Below are the records. Retype exactly the lines between the lines holding "writes finish silently." and "output logic [7:0]", inclusive.

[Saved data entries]
Start of Block
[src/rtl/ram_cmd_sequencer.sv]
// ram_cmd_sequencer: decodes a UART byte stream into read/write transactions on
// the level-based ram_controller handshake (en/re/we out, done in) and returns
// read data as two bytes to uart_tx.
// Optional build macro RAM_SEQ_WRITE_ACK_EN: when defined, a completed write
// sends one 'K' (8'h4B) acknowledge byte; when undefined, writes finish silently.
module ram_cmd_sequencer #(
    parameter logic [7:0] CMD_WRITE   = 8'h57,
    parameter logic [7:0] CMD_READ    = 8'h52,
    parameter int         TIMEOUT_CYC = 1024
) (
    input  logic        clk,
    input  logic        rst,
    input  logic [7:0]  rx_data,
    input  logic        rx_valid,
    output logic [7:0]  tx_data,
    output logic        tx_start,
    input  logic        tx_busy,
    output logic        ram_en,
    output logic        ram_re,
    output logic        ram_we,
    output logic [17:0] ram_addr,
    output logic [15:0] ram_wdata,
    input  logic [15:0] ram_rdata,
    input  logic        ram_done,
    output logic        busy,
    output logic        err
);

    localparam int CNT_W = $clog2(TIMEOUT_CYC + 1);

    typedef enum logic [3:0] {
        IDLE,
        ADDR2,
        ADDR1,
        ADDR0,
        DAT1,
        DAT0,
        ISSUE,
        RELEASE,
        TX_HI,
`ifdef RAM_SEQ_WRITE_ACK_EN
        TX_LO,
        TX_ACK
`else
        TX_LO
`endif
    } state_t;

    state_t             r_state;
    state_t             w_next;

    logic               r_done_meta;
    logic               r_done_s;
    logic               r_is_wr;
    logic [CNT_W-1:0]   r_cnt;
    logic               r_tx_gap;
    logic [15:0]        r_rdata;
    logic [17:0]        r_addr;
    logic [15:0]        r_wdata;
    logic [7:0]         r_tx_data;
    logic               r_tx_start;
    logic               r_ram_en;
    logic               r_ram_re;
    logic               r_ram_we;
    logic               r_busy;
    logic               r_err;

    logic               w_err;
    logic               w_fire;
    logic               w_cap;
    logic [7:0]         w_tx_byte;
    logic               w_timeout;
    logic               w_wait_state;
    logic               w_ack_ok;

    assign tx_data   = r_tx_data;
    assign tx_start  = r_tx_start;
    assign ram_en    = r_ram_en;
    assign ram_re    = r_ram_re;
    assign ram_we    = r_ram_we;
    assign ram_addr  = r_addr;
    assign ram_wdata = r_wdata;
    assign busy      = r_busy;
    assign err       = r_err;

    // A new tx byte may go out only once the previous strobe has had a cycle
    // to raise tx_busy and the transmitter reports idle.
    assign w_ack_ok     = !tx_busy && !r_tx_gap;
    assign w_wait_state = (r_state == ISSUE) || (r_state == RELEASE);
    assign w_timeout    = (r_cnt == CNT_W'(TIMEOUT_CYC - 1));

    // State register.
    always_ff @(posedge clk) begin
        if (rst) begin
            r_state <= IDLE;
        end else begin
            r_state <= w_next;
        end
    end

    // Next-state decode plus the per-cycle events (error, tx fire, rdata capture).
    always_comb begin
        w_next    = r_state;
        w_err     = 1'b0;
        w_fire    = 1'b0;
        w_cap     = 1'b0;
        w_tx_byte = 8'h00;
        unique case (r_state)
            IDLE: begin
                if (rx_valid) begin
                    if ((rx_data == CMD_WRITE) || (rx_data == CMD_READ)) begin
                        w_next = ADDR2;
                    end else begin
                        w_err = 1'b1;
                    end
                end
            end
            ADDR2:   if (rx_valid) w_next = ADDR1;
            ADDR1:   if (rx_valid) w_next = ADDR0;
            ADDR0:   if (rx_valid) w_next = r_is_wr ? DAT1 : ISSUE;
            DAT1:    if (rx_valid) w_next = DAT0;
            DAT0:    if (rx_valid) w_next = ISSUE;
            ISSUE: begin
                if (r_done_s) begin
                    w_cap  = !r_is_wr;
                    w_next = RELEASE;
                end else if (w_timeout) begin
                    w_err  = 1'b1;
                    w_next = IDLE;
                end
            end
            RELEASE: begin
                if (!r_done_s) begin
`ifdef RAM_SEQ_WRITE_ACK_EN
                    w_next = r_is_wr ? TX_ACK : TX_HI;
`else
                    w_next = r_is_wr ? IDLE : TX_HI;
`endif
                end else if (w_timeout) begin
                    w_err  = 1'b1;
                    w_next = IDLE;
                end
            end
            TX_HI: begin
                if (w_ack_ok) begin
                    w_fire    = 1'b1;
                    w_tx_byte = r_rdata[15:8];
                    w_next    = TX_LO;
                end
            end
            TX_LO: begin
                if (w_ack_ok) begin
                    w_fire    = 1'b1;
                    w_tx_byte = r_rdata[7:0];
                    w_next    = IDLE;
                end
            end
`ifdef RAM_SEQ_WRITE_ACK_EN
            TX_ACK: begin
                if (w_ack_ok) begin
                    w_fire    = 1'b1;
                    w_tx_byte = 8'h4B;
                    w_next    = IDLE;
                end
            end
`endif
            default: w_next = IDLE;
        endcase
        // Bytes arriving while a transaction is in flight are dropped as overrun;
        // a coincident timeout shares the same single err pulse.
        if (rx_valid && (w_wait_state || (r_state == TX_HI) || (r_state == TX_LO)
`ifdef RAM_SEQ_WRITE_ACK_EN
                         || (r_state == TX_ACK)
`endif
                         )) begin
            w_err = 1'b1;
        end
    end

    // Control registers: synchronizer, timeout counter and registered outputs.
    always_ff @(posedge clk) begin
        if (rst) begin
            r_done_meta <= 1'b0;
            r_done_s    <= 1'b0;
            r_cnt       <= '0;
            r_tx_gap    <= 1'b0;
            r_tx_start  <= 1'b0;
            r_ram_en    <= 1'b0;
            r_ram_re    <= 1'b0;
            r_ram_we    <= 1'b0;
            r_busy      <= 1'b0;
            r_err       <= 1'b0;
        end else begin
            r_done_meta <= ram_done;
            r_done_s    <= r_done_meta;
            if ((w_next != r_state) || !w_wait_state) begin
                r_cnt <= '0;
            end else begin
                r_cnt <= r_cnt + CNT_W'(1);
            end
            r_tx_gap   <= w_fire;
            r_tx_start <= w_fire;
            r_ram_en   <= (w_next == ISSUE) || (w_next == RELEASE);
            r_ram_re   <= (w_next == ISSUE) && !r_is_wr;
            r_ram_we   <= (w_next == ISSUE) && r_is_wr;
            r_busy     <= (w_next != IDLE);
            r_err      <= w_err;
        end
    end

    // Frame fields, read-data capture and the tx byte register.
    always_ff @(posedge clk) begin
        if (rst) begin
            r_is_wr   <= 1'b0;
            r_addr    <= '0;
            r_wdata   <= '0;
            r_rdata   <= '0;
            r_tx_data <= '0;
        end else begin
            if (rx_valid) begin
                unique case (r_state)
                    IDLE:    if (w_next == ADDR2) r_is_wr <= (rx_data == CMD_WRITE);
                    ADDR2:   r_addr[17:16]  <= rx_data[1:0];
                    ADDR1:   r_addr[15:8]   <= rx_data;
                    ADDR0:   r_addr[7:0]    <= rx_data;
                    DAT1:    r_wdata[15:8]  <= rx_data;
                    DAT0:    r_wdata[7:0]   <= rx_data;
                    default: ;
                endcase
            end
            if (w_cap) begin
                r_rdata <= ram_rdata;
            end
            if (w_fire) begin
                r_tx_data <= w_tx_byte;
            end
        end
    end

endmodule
End of Block
(Exercise output):
// sends one 'K' (8'h4B) acknowledge byte; when undefined, writes finish silently.
module ram_cmd_sequencer #(
    parameter logic [7:0] CMD_WRITE   = 8'h57,
    parameter logic [7:0] CMD_READ    = 8'h52,
    parameter int         TIMEOUT_CYC = 1024
) (
    input  logic        clk,
    input  logic        rst,
    input  logic [7:0]  rx_data,
    input  logic        rx_valid,
    output logic [7:0]  tx_data,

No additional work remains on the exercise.